Denial is what makes it possible for me to function, some days. It’s what convinces me, often, that I’m not really sick. It’s what makes it possible for me to go hours, sometimes, without thinking about the damn thing inside me that wants me dead. It makes it possible, as goofy as it is, to believe, sometimes, that I’m going to be okay. That somehow a miracle will happen or the oncologist will tell me there’s a new cure, guaranteed to work overnight.

Denial also helps my family and my friends. Denial is what makes it possible for them to smile when they see me, to talk about next year, the year after that, to talk to me as if there’s nothing wrong. This is what makes it possible for them not to feel fear or sorrow or loss. The other day, my mother – who is in the tenth decade of her life – said something about me going to Ireland to meet relatives I’ve never met. She said maybe I’d be able to do it next year.

I was cruel. I should have agreed and kept my mouth shut. But I can’t always do that. "Mom," I said, "do you not know what’s going on with me?" As soon as I said it, I wished I could somehow suck the words back into my mouth.

She was quiet for a minute. "Yes", she said. "I know exactly what’s going on with you. I just don’t want to think about it."
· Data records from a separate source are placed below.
<file path="config.mk">
export PLATFORM = sky130hd
export DESIGN_NAME = axf_core
export DESIGN_NICKNAME = d
export VERILOG_FILES = /design/src/pkg/axf_pkg.sv /design/src/core/axf_core.sv
export VERILOG_INCLUDE_DIRS = /design/src /design/src/pkg
export SDC_FILE = /design/constraint.sdc
export NUM_CORES = 1
export LEC_CHECK = 0
export CAP_MARGIN = 20
export CORE_UTILIZATION = 55
export DETAILED_ROUTE_END_ITERATION = 7
export DONT_BUFFER_PORTS = 1
export GPL_TIMING_DRIVEN = 1
export PLACE_DENSITY_LB_ADDON = 0.05
export SYNTH_ARGS = -nofsm -noshare
export SYNTH_HDL_FRONTEND = slang
export SYNTH_SLANG_ARGS = --single-unit
</file>
<file path="constraint.sdc">
create_clock -name clock -period 2.95 [get_ports clock]
set_clock_uncertainty 0.2 [all_clocks]
set_input_delay 0.295 -clock clock [delete_from_list [all_inputs] [get_ports clock]]
set_output_delay 0.295 -clock clock [all_outputs]
set_load 0.1 [all_outputs]
</file>
<file path="src/pkg/axf_params.svh">
// Purpose: constants for the auxiliary-function and output-format block
// Assumes: 40 MHz clock, 32-bit Avalon-MM register bus, byte addressing
// Notes: byte offsets of the register words
`ifndef AXF_PARAMS_SVH
`define AXF_PARAMS_SVH

`define AXF_OFS_CFG 4'h0
`define AXF_OFS_CMD 4'h4
`define AXF_OFS_STAT 4'h8
`define AXF_OFS_OUT 4'hC

// configuration word field positions
`define AXF_CUR_LSB 0
`define AXF_R1_LSB 3
`define AXF_R2_LSB 6
`define AXF_BURN_BIT 9
`define AXF_SEL_LSB 10
`define AXF_GAIN_LSB 14
`define AXF_REF_LSB 17
`define AXF_TS_BIT 19
`define AXF_DATA_COUNTER_ENABLE_BIT 20
`define AXF_INTEG_LSB 21
`define AXF_CM_BIT 23

// command word: bit 0 start, bit 1 sleep, bit 2 reset, bit 3 done
`define AXF_CMD_START 0
`define AXF_CMD_SLEEP 1
`define AXF_CMD_RESET 2
`define AXF_CMD_DONE 3

`define AXF_CFG_RST 24'h000000
`define AXF_CRC_SEED 16'hFFFF
`define AXF_CRC_POLY 16'h1021

`define AXF_SEL_AVDD 4'hD
`define AXF_SEL_EXTREF 4'hC
`define AXF_SEL_SHORT 4'hE

`define AXF_SETTLE_US 200
`define AXF_CLK_MHZ 40
`define AXF_SETTLE_CYC (`AXF_SETTLE_US * `AXF_CLK_MHZ)

`endif

</file>
<file path="src/pkg/axf_pkg.sv">
// Purpose: types of the auxiliary-function and output-format block
// Assumes: constants come from axf_params.svh
// Notes: none
package axf_pkg;

  typedef enum logic [1:0] {
    AXF_IDLE = 2'b00,
    AXF_CONV = 2'b01,
    AXF_SLEEP = 2'b10
  } axf_state_t;

  typedef enum logic [1:0] {
    AXF_INT_NONE = 2'b00,
    AXF_INT_INV = 2'b01,
    AXF_INT_CRC = 2'b10,
    AXF_INT_RSV = 2'b11
  } axf_integ_t;

  typedef struct packed {
    logic cm;
    axf_integ_t integ;
    logic data_counter_enable;
    logic ts;
    logic [1:0] ref_sel;
    logic [2:0] gain;
    logic [3:0] input_select;
    logic burnout_source_enable;
    logic [2:0] second_source_route;
    logic [2:0] first_source_route;
    logic [2:0] excitation_current_select;
  } axf_cfg_t;

  typedef struct packed {
    logic bias_on;
    logic valid;
    logic [2:0] current;
    logic [2:0] route1;
    logic [2:0] route2;
  } axf_exc_t;

  typedef struct packed {
    logic [2:0] gain;
    logic pga_bypass;
    logic int_ref;
    logic [1:0] ref_sel;
    logic [3:0] input_select;
    logic burn_p;
    logic burn_n;
    logic temp_mode;
  } axf_ana_t;

endpackage : axf_pkg

</file>
<file path="src/core/axf_core.sv">
// Purpose: excitation, monitor selection and result framing of the adc
// Assumes: avalon-mm slave, one waitrequest cycle per access
// Notes: result words are framed into a byte stream for the serial slave
//
// Implementation choices: the address map and register access over Avalon-MM.
`timescale 1ns/10ps
`include "axf_params.svh"

module axf_core import axf_pkg::*; #(
  parameter int SETTLE_CYC = `AXF_SETTLE_CYC
) (
  input wire logic clock,
  input wire logic resetn,
  input wire logic [3:0] avs_address,
  input wire logic avs_read,
  input wire logic avs_write,
  input wire logic [31:0] avs_writedata,
  output logic [31:0] avs_readdata,
  output logic avs_waitrequest,
  input wire logic [15:0] conv_data,
  input wire logic out_ready,
  output logic [7:0] out_byte,
  output logic out_valid,
  output axf_exc_t exc,
  output axf_ana_t ana,
  output logic conv_run
);

  function automatic logic [15:0] crc_byte(input logic [15:0] c,
                                           input logic [7:0] b);
    logic [15:0] r;
    r = c;
    for (int i = 7; i >= 0; i--) begin
      if (r[15] ^ b[i]) begin
        r = {r[14:0], 1'b0} ^ `AXF_CRC_POLY;
      end else begin
        r = {r[14:0], 1'b0};
      end
    end
    return r;
  endfunction : crc_byte

  function automatic logic is_monitor(input logic [3:0] s);
    return s == `AXF_SEL_AVDD || s == `AXF_SEL_EXTREF;
  endfunction : is_monitor

  ////////////////////////////////////////////////////////////////////////////
  // state
  axf_cfg_t cfg_q, cfg_d;
  axf_state_t st_q, st_d;
  logic sleep_pend_q, sleep_pend_d;
  logic [7:0] cnt_q, cnt_d;
  logic [15:0] res_q, res_d;
  logic [31:0] settle_q, settle_d;
  logic [2:0] cur_q, cur_d;
  logic [31:0] rdata_q, rdata_d;
  logic ack_q, ack_d;
  logic [7:0] fr_q [0:5];
  logic [7:0] fr_d [0:5];
  logic [2:0] fr_len_q, fr_len_d, fr_idx_q, fr_idx_d;
  logic fr_busy_q, fr_busy_d;
  axf_exc_t exc_d;
  axf_ana_t ana_d;
  logic run_d;

  logic req;
  logic wr_cfg, wr_cmd, rd_out;
  logic cmd_start, cmd_sleep, cmd_reset, cmd_done;
  axf_cfg_t new_cfg;

  assign req = (avs_read | avs_write) & ~ack_q;
  assign wr_cfg = req & avs_write & (avs_address == `AXF_OFS_CFG);
  assign wr_cmd = req & avs_write & (avs_address == `AXF_OFS_CMD);
  assign rd_out = req & avs_read & (avs_address == `AXF_OFS_OUT);
  assign cmd_start = wr_cmd & avs_writedata[`AXF_CMD_START];
  assign cmd_sleep = wr_cmd & avs_writedata[`AXF_CMD_SLEEP];
  assign cmd_reset = wr_cmd & avs_writedata[`AXF_CMD_RESET];
  assign cmd_done = wr_cmd & avs_writedata[`AXF_CMD_DONE];
  assign new_cfg = axf_cfg_t'(avs_writedata[23:0]);

  ////////////////////////////////////////////////////////////////////////////
  // registers, conversion sequence and counter
  always_comb begin
    cfg_d = cfg_q;
    st_d = st_q;
    sleep_pend_d = sleep_pend_q;
    cnt_d = cnt_q;
    res_d = res_q;
    cur_d = cur_q;
    settle_d = settle_q;
    ack_d = req;
    rdata_d = 32'h00000000;
    if (wr_cfg) begin
      cfg_d = new_cfg;
      if (!cfg_q.data_counter_enable && new_cfg.data_counter_enable) begin
        cnt_d = 8'h00;
      end
      if (st_q == AXF_CONV) begin
        st_d = AXF_CONV; // a config write leaves the conversion running
      end
    end
    if (cmd_start) begin
      st_d = AXF_CONV;
      sleep_pend_d = 1'b0;
    end
    if (cmd_sleep) begin
      if (st_q == AXF_CONV) begin
        sleep_pend_d = 1'b1;
      end else begin
        st_d = AXF_SLEEP;
      end
    end
    if (cmd_done && st_q == AXF_CONV && !cmd_start) begin
      cnt_d = cnt_q + 8'h01;
      if (cfg_q.ts) begin
        res_d = {conv_data[15:2], 2'b00};
      end else begin
        res_d = conv_data;
      end
      if (sleep_pend_q || cmd_sleep) begin
        st_d = AXF_SLEEP;
        sleep_pend_d = 1'b0;
      end else if (!cfg_q.cm) begin
        st_d = AXF_IDLE;
      end
    end
    // settle timer restarts whenever the programmed current changes
    if (cfg_d.excitation_current_select != cur_q) begin
      cur_d = cfg_d.excitation_current_select;
      settle_d = 32'(SETTLE_CYC);
    end else if (settle_q != 32'h00000000) begin
      settle_d = settle_q - 32'h00000001;
    end
    if (req && avs_read) begin
      case (avs_address)
        `AXF_OFS_CFG: rdata_d = {8'h00, cfg_q};
        `AXF_OFS_STAT: rdata_d = {12'h000, sleep_pend_q, st_q,
                                  settle_q == 32'h00000000, cnt_q, res_q[7:0]};
        `AXF_OFS_OUT: rdata_d = {8'h00, cnt_q, res_q};
        default: rdata_d = 32'h00000000;
      endcase
    end
    if (cmd_reset) begin
      cfg_d = `AXF_CFG_RST;
      st_d = AXF_IDLE;
      sleep_pend_d = 1'b0;
      cnt_d = 8'h00;
      res_d = 16'h0000;
    end
  end

  always_ff @(posedge clock) begin
    if (!resetn) begin
      cfg_q <= `AXF_CFG_RST;
      st_q <= AXF_IDLE;
      sleep_pend_q <= 1'b0;
      cnt_q <= 8'h00;
      res_q <= 16'h0000;
      cur_q <= 3'h0;
      settle_q <= 32'h00000000;
      rdata_q <= 32'h00000000;
      ack_q <= 1'b0;
    end else begin
      cfg_q <= cfg_d;
      st_q <= st_d;
      sleep_pend_q <= sleep_pend_d;
      cnt_q <= cnt_d;
      res_q <= res_d;
      cur_q <= cur_d;
      settle_q <= settle_d;
      rdata_q <= rdata_d;
      ack_q <= ack_d;
    end
  end

  ////////////////////////////////////////////////////////////////////////////
  // result framing: counter, data, then inverted copy or crc
  always_comb begin
    logic [15:0] c;
    logic [2:0] n;
    c = `AXF_CRC_SEED;
    n = 3'd0;
    fr_d = fr_q;
    fr_len_d = fr_len_q;
    fr_idx_d = fr_idx_q;
    fr_busy_d = fr_busy_q;
    if (fr_busy_q && out_ready) begin
      if (fr_idx_q == fr_len_q - 3'd1) begin
        fr_busy_d = 1'b0;
      end
      fr_idx_d = fr_idx_q + 3'd1;
    end
    if (rd_out && !fr_busy_q) begin
      if (cfg_q.data_counter_enable) begin
        fr_d[0] = cnt_q;
        n = 3'd1;
      end
      fr_d[n] = res_q[15:8];
      fr_d[n + 3'd1] = res_q[7:0];
      case (cfg_q.integ)
        AXF_INT_INV: begin
          for (int i = 0; i < 3; i++) begin
            fr_d[3'(i) + n + 3'd2] = ~fr_d[i];
          end
          fr_len_d = 3'd2 * (n + 3'd2);
        end
        AXF_INT_CRC: begin
          for (int i = 0; i < 3; i++) begin
            if (3'(i) < n + 3'd2) begin
              c = crc_byte(c, fr_d[i]);
            end
          end
          fr_d[n + 3'd2] = c[15:8];
          fr_d[n + 3'd3] = c[7:0];
          fr_len_d = n + 3'd4;
        end
        default: fr_len_d = n + 3'd2;
      endcase
      fr_idx_d = 3'd0;
      fr_busy_d = 1'b1;
    end
    if (cmd_reset) begin
      fr_busy_d = 1'b0;
    end
  end

  always_ff @(posedge clock) begin
    if (!resetn) begin
      for (int i = 0; i < 6; i++) begin
        fr_q[i] <= 8'h00;
      end
      fr_len_q <= 3'd0;
      fr_idx_q <= 3'd0;
      fr_busy_q <= 1'b0;
    end else begin
      fr_q <= fr_d;
      fr_len_q <= fr_len_d;
      fr_idx_q <= fr_idx_d;
      fr_busy_q <= fr_busy_d;
    end
  end

  ////////////////////////////////////////////////////////////////////////////
  // analog control outputs
  always_comb begin
    logic src_on;
    src_on = cfg_q.excitation_current_select != 3'h0 && st_q != AXF_SLEEP;
    exc_d.bias_on = src_on;
    exc_d.current = cfg_q.excitation_current_select;
    exc_d.valid = src_on && settle_q == 32'h00000000;
    exc_d.route1 = src_on ? cfg_q.first_source_route : 3'h0;
    exc_d.route2 = src_on ? cfg_q.second_source_route : 3'h0;
    ana_d.temp_mode = cfg_q.ts;
    ana_d.input_select = cfg_q.input_select;
    ana_d.burn_p = cfg_q.burnout_source_enable && !cfg_q.ts;
    ana_d.burn_n = cfg_q.burnout_source_enable && !cfg_q.ts;
    ana_d.pga_bypass = is_monitor(cfg_q.input_select) || cfg_q.ts;
    ana_d.gain = ana_d.pga_bypass ? 3'h0 : cfg_q.gain;
    ana_d.int_ref = ana_d.pga_bypass;
    ana_d.ref_sel = cfg_q.ref_sel;
    run_d = st_q == AXF_CONV;
  end

  always_ff @(posedge clock) begin
    if (!resetn) begin
      exc <= '0;
      ana <= '0;
      conv_run <= 1'b0;
      out_byte <= 8'h00;
      out_valid <= 1'b0;
      avs_readdata <= 32'h00000000;
      avs_waitrequest <= 1'b1;
    end else begin
      exc <= exc_d;
      ana <= ana_d;
      conv_run <= run_d;
      out_byte <= fr_busy_d ? fr_d[fr_idx_d] : 8'h00;
      out_valid <= fr_busy_d;
      avs_readdata <= rdata_d;
      avs_waitrequest <= ~req;
    end
  end

  ////////////////////////////////////////////////////////////////////////////
  // checks
  a_cnt_wrap: assert property (@(posedge clock)
    disable iff (!resetn)
    cmd_done && st_q == AXF_CONV && !cmd_start && !cmd_reset && !wr_cfg
    |=> cnt_q == $past(cnt_q) + 8'h01)
    else $error("counter did not advance");
  a_gain_forced: assert property (@(posedge clock)
    disable iff (!resetn)
    is_monitor(cfg_q.input_select) |=> ana.gain == 3'h0 && ana.int_ref)
    else $error("monitor gain not forced");
  a_sleep_off: assert property (@(posedge clock)
    disable iff (!resetn)
    st_q == AXF_SLEEP |=> !exc.bias_on)
    else $error("sources on in sleep");
  a_sleep_wait: assert property (@(posedge clock)
    disable iff (!resetn)
    cmd_sleep && st_q == AXF_CONV && !cmd_reset && !cmd_done
    |=> st_q == AXF_CONV)
    else $error("sleep cut conversion");
  a_cnt_reset: assert property (@(posedge clock)
    disable iff (!resetn)
    cmd_reset |=> cnt_q == 8'h00 && cfg_q == `AXF_CFG_RST)
    else $error("reset command ignored");
  a_ts_lsb: assert property (@(posedge clock)
    disable iff (!resetn)
    cmd_done && st_q == AXF_CONV && cfg_q.ts && !cmd_start && !cmd_reset
    |=> res_q[1:0] == 2'b00)
    else $error("temperature low bits set");
  a_route_off: assert property (@(posedge clock)
    disable iff (!resetn)
    cfg_q.excitation_current_select == 3'h0 |=> exc.route1 == 3'h0
    && exc.route2 == 3'h0)
    else $error("source routed while off");
  a_settle_valid: assert property (@(posedge clock)
    disable iff (!resetn)
    cur_q != cfg_d.excitation_current_select |=> !exc_d.valid)
    else $error("current valid too early");
  a_bias_sel: assert property (@(posedge clock)
    disable iff (!resetn)
    cfg_q.excitation_current_select != 3'h0 && st_q != AXF_SLEEP
    |=> exc.bias_on)
    else $error("bias not enabled");
  a_burn_temp: assert property (@(posedge clock)
    disable iff (!resetn)
    cfg_q.ts |=> !ana.burn_p && !ana.burn_n && ana.int_ref)
    else $error("temperature mode not isolated");
  a_ts_gain: assert property (@(posedge clock)
    disable iff (!resetn)
    cfg_q.ts |=> ana.pga_bypass && ana.gain == 3'h0 && ana.temp_mode)
    else $error("temperature mode gain not forced");
  a_frame_cnt: assert property (@(posedge clock)
    disable iff (!resetn)
    rd_out && !fr_busy_q && cfg_q.data_counter_enable && !cmd_reset
    |=> out_valid && out_byte == $past(cnt_q))
    else $error("counter word not first");
  a_single_idle: assert property (@(posedge clock)
    disable iff (!resetn)
    cmd_done && st_q == AXF_CONV && !cfg_q.cm && !sleep_pend_q && !cmd_sleep
    && !cmd_start |=> st_q == AXF_IDLE)
    else $error("single-shot did not stop");
  a_start_run: assert property (@(posedge clock)
    disable iff (!resetn)
    cmd_start && !cmd_sleep && !cmd_reset |=> st_q == AXF_CONV)
    else $error("start command ignored");
  c_crc_frame: cover property (@(posedge clock)
    rd_out && cfg_q.integ == AXF_INT_CRC);
  c_inv_frame: cover property (@(posedge clock)
    rd_out && cfg_q.integ == AXF_INT_INV);
  c_wrap: cover property (@(posedge clock) cnt_q == 8'hFF ##1 cnt_q == 8'h00);
  c_ts_conv: cover property (@(posedge clock) cmd_done && cfg_q.ts);
  c_sleep: cover property (@(posedge clock) st_q == AXF_SLEEP);

endmodule : axf_core

</file>
==> impl_metrics.csv <==
group,metric,value,unit
outcome,outcome,"finished with violations",
outcome,violations,"negative hold slack, negative setup slack",
global_routing,grt_pass1_wl,44200,um
hold_path,min_path_cells,2,
power_and_ir_drop,power_frac_seq,41.1,%
global_routing,grt_pass1_vias,7962,
die,rows,48,
power_and_ir_drop,p_int,5.05,mW
sta,max-slew-margin-rel,32.1,%
critical_path,regToRegSetupSlack,-0.13,ns
synth,syn_area,0.00970,mm^2
cts,cts_buffer_depth,2,
synth,ys_types,70,
critical_path,reg2reg_from,"settle_q[8]$_SDFFE_PN0P_",
power_and_ir_drop,vdd_ir_drop_max,661,uV
power_and_ir_drop,p_switching,2.42,mW
finish,fillers,1386,
cts,cts_tree,"done",
finish,final_cell_mix,"dfxtp_1 (190), nand2_1 (148), nor2_1 (125), buf_4 (116), a21oi_1 (108)",
finish,diodes,0,
sta,worst_slack,-0.133,ns
critical_path,cp-end-kind,"flip-flop",
place,dp_cells,1409,
critical_path,cp.required,3.05,ns
sta,fin_crit_sh,105,%
detailed_routing,firstDrtPassIters,6,
critical_path,crit_family,"simple AND/OR/NAND/NOR gates",
cts,cts.sinks,199,
cts,root_buffer,"clkbuf_16",
finish,areaGrowthSynthToFinish,23.2,%
finish,finalInstanceArea,0.0119,mm^2
place,place_ws,-0.152,ns
die,pin_count,125,
sta,fmax,0.324,GHz
critical_path,crit_arrival,3.18,ns
synth,synth_seq_cells,199,
critical_path,crit_chain,"or4_4 > or3_4 > or4b_4 > or4_4 > nand3_4 > buf_6 > nor2_2 > xnor2_1 > a21oi_1",
place,port_buffers,0,
critical_path,critPathBufInv,1,
sta,period_needed,3.08,ns
critical_path,cpMostUsedCell,"or4_4",
critical_path,rr_worst_depth,9,
global_routing,antenna_found_initial,0,
die,dieArea,0.0182,mm^2
synth,postSynthCellCount,1166,
finish,layout_commonest_cell,"dfxtp_1",
sta,slew_violations,0,
detailed_routing,wl_per_cell,19.0,um
critical_path,worst_setup_path_start_kind,"flip-flop",
global_routing,grt_use_total,31.7,%
synth,async_flop_share,0,%
synth,ys_warn_count,0,
cts,clock_latency,0.45,ns
detailed_routing,vias,8722,
power_and_ir_drop,p_comb_share,27.0,%
synth,avgSynthCellArea,8.32,um^2
detailed_routing,drtIter0Drc,843,
sta,finalHoldViolCount,2,
critical_path,crit_slowest_cell,"or4_4",
synth,synth-edff-count,0,
die,initial_core_util,56.3,%
power_and_ir_drop,power.density,626,mW/mm^2
place,gp_congestion,0.878,
finish,drive_above_1_share,18.8,%
finish,fin_nets,1328,
global_routing,grt_overflow_total,0,
critical_path,r2r_end,"settle_q[11]$_SDFFE_PN0P_",
cts,htree_levels,4,
power_and_ir_drop,power,7.48,mW
hold_path,min_to,"settle_q[3]$_SDFFE_PP0P_",
die,die_w,135,um
global_routing,grt_max_degree,52,
critical_path,crit_fanout,4,
hold_path,hp-start,"resetn",
cts,cts_buffers,17,
synth,synthFlopType,"dfxtp_1",
detailed_routing,finalWirelength,28500,um
power_and_ir_drop,p_leak,4.39,nW
finish,fin_util,69.3,%
power_and_ir_drop,switching_share,32.4,%
die,core,0.0172,mm^2
sta,tightest_slew,1.02,ns
die,die_h,135,um
place,place_hpwl,19500,um
sta,rsz0062_at_grt,"true",
sta,tns,-1.73,ns
sta,whs,-0.00780,ns
critical_path,cpPeakStageDelay,0.52,ns
cts,path_clk_slew,0.08,ns
detailed_routing,viasPerCell,5.80,
critical_path,path_class,"flip-flop to flip-flop",
finish,final-instance-count-excl-fill,1503,
detailed_routing,ant_nets,0,
detailed_routing,drcViolationCount,0,
place,placed_cell_area,0.0104,mm^2
power_and_ir_drop,pwr-share-clk,31.8,%
hold_path,hp-class,"input pin to flip-flop",
sta,setup_viol,28,
flow_run,cap_viol_max_count,0,
synth,ys_seq_area_share,41.1,%
[state kept, by name (all words and copies together), names as in the netlist, 11 cells and up]
signal        cells
settle_q         32
avs_readdata     24
exc              11
ana              12
fr_q             48
cfg_q            17
res_q            16
[worst max path at each step]
stage,startpoint,end,slack (ns),cells after the start
2_1_floorplan,settle_q[14]$_SDFFE_PP0P_,settle_q[12]$_SDFFE_PN0P_,-0.15,10
3_3_place_gp,settle_q[14]$_SDFFE_PP0P_,avs_readdata[16]$_SDFF_PN0_,-0.13,8
3_5_place_dp,settle_q[14]$_SDFFE_PP0P_,settle_q[28]$_SDFFE_PP0P_,-0.15,9
4_1_cts,settle_q[8]$_SDFFE_PN0P_,settle_q[28]$_SDFFE_PP0P_,-0.16,9
5_1_grt,settle_q[8]$_SDFFE_PN0P_,settle_q[10]$_SDFFE_PN0P_,-0.21,9
6_report,settle_q[8]$_SDFFE_PN0P_,settle_q[11]$_SDFFE_PN0P_,-0.13,9
[routing by layer]
| layer | vias up | wire length [um] | track usage, % |
|---|---|---|---|
| met3 | 59 | 2140 | 6.98 |
| met5 | - | 0 | 0 |
| met2 | 353 | 12600 | 46.1 |
| met4 | 0 | 956 | 14.0 |
| met1 | 4078 | 12800 | 44.9 |
| li1 | 4232 | - | - |
[synthesized netlist by cell type, types with 5 or more instances]
library cell  count  area, um^2
nor2b_1           7        43.8
a21oi_1         109         546
buf_2            10        50.1
xnor2_2           5        81.3
a22oi_1          31         233
a31oi_1          11        68.8
and2_1           25         156
dfxtp_1         199        3980
nor3_1           28         140
buf_1             9        33.8
o221ai_1          7        61.3
nand2b_1         13        81.3
nand3b_1          6        45.0
inv_1            10        37.5
nand2_1         151         567
a211oi_1         25         188
o21ai_0          47         235
buf_4            11        82.6
o22ai_1           8        50.1
mux2_2           15         169
and3_1            8        50.1
ha_1              6        75.1
a32oi_1           6        52.6
nand3_1          15        75.1
o2bb2ai_1         6        52.6
or3_1             9        56.3
xnor2_1          63         552
nor2_1          128         480
mux2i_1          24         240
clkbuf_1         69         259
nor4_1           11        68.8
xor2_1           28         245
[power by group through the flow]
stage / combinational [mW] / clock, mW / sequential (mW)
after CTS: 1.81 / 2.39 / 3.07
final: 2.02 / 2.38 / 3.08
after detailed placement: 1.62 / 0 / 3.12
after floorplan: 1.26 / 0 / 3.11
after global routing: 2.21 / 2.50 / 3.11
after global placement: 1.59 / 0 / 3.12
[repair_timing]
item                                    in CTS  in global routing
endpoints found under the setup margin      33                 48
hold endpoints to repair                    94                  0
pin swaps                                   11                 27
gates resized for setup                     24                 41
buffers inserted                             6                  7
hold buffers                                50                  0
[area by class of cell]
| class | count | area [um^2] | share of cell area [%] |
|---|---|---|---|
| Inverter | 12 | 47.5 | 0.398 |
| Sequential cell | 199 | 4000 | 33.5 |
| Multi-Input combinational cell | 859 | 5500 | 46.0 |
| Tap cell | 225 | 282 | 2.36 |
| Clock inverter | 14 | 173 | 1.45 |
| Timing Repair Buffer | 176 | 1520 | 12.7 |
| Clock buffer | 18 | 429 | 3.59 |
[cells by family after synthesis]
kind of cell | Yosys count | synth area share, %
muxes | 39 | 4.22
adders and majority gates | 6 | 0.774
other | 1 | 0.0387
buffers and inverters | 115 | 5.25
DFF | 199 | 41.1
and+or+nand+nor | 418 | 19.9
xor gates and xnor gates | 101 | 10.2
AOI/OAI and AO/OA | 287 | 18.5
Power figures use the tool's default switching activity.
Denial is what lets her not think about it and for that it’s good and welcome. And I don’t think I really have the right to take that from her.

As for myself, I wish I could stay in denial all the time. That I didn’t know what’s going on with me. But I can’t. Usually, I’m snapped out of denial when someone well- meaning, like my mother, talks about making plans for a future I probably won’t enjoy. Or I’m brought back to reality when someone asks me how I am. The someone could be ringing up my purchases at the grocery store or a friend or even my wife. As soon as I hear the words, any denial I’m enjoying departs.

"I’m okay," I say, often. "I’m hanging in there." But sometimes I can’t say that. Sometimes I say I feel like crap because I have cancer. And if I’m really feeling lousy or if I’m angry or just sick of being sick, I tell the questioner the truth. "I’m dying," I say. "How’s it going for you?"